## INPUT FOR THIS TASK:
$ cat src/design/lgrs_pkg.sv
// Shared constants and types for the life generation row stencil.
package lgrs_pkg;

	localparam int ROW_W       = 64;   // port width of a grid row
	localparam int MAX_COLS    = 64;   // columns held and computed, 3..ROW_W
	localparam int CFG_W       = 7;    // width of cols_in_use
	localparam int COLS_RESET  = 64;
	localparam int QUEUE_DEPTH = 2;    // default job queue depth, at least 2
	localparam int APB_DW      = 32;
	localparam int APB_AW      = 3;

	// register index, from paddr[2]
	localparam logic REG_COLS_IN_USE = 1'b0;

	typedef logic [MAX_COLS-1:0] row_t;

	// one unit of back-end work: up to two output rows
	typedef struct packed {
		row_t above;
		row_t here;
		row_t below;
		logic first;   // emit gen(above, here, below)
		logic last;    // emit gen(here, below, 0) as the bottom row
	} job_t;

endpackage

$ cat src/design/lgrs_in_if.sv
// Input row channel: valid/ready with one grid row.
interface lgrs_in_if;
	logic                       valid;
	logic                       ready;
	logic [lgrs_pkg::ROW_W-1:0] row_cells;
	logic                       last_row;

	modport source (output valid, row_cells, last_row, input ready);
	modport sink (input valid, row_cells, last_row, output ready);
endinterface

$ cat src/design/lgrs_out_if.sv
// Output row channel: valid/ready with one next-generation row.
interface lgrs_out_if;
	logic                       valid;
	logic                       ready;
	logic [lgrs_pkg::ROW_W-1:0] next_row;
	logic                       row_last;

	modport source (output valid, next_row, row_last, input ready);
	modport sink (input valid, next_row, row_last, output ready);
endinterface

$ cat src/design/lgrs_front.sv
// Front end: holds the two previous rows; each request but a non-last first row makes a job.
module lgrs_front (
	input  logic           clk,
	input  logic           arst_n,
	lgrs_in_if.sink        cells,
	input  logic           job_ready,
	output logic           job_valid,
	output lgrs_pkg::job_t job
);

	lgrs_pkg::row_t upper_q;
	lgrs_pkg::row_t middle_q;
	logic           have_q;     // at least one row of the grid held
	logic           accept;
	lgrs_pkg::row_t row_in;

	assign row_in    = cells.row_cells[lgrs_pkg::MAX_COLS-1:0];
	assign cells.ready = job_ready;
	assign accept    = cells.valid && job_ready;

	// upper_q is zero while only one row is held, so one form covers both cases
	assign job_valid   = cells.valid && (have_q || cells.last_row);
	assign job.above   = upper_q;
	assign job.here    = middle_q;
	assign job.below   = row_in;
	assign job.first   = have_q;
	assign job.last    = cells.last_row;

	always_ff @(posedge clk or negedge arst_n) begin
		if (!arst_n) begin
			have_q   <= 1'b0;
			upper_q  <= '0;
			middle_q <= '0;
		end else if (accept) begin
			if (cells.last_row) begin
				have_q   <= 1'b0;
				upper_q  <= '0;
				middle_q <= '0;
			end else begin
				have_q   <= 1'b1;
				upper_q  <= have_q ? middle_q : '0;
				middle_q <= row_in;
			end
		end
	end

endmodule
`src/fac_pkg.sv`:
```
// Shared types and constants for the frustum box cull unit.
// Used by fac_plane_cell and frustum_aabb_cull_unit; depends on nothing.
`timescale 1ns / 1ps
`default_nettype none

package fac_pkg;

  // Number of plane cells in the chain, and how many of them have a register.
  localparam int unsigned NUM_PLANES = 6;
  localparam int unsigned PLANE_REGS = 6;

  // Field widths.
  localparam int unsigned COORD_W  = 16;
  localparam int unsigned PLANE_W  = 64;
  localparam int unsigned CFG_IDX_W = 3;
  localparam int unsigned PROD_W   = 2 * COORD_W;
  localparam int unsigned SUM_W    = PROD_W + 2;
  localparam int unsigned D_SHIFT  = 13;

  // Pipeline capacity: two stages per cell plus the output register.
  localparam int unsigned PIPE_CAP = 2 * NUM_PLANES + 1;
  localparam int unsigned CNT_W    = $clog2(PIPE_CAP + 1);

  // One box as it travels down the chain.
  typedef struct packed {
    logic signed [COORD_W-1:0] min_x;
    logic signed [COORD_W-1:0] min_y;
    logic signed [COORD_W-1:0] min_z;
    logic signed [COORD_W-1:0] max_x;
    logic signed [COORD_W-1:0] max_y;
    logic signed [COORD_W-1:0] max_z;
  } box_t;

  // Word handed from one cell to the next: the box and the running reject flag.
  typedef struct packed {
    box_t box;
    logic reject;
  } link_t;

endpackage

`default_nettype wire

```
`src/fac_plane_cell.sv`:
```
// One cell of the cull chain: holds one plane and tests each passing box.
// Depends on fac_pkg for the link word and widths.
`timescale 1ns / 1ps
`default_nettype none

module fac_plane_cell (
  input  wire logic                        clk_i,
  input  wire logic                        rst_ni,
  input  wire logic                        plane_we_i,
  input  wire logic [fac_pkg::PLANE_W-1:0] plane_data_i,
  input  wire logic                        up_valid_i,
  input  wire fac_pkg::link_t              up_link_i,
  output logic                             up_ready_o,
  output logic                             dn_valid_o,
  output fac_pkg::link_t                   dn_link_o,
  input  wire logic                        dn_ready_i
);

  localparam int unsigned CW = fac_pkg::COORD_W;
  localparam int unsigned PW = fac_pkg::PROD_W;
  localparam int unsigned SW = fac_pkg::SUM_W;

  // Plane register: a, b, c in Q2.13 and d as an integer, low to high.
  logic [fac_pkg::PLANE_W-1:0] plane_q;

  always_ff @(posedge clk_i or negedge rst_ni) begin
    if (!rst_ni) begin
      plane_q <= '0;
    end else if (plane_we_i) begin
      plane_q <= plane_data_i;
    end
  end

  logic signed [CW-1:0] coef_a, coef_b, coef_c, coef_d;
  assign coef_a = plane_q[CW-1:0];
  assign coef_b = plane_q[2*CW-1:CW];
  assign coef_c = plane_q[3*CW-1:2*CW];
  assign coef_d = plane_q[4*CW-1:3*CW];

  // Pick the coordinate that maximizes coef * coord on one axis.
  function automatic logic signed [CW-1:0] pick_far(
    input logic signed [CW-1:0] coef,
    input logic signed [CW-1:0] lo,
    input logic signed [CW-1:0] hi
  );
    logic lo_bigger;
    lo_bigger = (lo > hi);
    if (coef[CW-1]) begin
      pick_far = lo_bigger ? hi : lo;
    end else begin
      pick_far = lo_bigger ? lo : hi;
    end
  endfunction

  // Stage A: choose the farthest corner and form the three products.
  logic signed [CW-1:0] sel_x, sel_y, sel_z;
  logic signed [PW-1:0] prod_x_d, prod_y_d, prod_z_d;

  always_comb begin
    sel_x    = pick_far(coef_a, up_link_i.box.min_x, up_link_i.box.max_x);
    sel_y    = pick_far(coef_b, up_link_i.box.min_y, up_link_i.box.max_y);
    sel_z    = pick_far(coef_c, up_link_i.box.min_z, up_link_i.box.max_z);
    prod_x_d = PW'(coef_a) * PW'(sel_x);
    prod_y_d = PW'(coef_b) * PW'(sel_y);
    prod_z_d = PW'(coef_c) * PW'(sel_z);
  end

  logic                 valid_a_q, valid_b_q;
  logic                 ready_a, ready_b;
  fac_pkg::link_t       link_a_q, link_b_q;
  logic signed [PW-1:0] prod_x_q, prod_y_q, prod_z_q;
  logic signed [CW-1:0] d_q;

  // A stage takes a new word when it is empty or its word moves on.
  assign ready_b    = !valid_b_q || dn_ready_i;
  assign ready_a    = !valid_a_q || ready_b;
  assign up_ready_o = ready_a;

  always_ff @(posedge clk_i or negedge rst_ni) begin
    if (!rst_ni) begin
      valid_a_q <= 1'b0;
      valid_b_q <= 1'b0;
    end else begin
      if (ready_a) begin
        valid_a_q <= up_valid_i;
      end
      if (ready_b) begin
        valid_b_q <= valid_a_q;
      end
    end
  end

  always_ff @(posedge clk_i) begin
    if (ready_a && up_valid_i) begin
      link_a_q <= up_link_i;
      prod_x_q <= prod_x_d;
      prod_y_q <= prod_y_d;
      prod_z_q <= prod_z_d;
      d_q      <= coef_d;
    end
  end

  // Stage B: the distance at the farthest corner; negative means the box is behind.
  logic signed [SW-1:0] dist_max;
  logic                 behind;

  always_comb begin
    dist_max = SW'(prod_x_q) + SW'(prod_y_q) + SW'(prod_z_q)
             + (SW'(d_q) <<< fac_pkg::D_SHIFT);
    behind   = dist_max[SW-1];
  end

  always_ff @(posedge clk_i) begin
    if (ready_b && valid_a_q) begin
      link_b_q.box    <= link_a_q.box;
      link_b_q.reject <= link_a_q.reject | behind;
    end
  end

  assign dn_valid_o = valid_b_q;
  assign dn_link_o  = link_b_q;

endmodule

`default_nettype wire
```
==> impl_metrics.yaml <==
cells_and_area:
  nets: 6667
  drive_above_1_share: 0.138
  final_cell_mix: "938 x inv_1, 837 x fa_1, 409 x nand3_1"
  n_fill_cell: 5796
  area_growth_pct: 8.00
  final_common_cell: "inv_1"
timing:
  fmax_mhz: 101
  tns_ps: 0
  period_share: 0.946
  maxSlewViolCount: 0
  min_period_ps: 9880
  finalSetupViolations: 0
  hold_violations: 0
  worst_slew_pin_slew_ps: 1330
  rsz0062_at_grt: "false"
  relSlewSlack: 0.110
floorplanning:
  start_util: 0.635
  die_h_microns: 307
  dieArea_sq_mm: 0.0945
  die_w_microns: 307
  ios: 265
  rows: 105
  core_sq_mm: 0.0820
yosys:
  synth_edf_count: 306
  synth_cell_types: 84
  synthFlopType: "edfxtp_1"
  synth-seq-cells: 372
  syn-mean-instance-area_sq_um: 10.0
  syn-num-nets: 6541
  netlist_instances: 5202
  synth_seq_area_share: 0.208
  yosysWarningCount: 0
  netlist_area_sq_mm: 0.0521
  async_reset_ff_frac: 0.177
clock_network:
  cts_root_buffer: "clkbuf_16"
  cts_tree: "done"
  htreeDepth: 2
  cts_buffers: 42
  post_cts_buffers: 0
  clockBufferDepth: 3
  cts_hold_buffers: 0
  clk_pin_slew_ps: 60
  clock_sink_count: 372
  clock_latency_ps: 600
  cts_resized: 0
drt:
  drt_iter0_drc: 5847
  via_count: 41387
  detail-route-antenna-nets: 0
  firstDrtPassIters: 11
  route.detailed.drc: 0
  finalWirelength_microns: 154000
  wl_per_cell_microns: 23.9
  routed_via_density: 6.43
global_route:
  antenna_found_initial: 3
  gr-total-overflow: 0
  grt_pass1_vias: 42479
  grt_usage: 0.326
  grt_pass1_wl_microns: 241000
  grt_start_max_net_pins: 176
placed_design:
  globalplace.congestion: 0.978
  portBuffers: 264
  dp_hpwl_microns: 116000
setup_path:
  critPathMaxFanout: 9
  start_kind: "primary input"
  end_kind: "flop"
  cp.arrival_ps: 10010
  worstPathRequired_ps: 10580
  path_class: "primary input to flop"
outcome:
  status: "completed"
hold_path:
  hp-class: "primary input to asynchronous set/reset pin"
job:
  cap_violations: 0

## TASK TO CARRY OUT:
Could you transcribe the entries above word for word, from the line with "die_w_microns: 307" down to the line with "yosysWarningCount: 0", keeping both?

## SOLUTION TO THE EXERCISE:
  die_w_microns: 307
  ios: 265
  rows: 105
  core_sq_mm: 0.0820
yosys:
  synth_edf_count: 306
  synth_cell_types: 84
  synthFlopType: "edfxtp_1"
  synth-seq-cells: 372
  syn-mean-instance-area_sq_um: 10.0
  syn-num-nets: 6541
  netlist_instances: 5202
  synth_seq_area_share: 0.208
  yosysWarningCount: 0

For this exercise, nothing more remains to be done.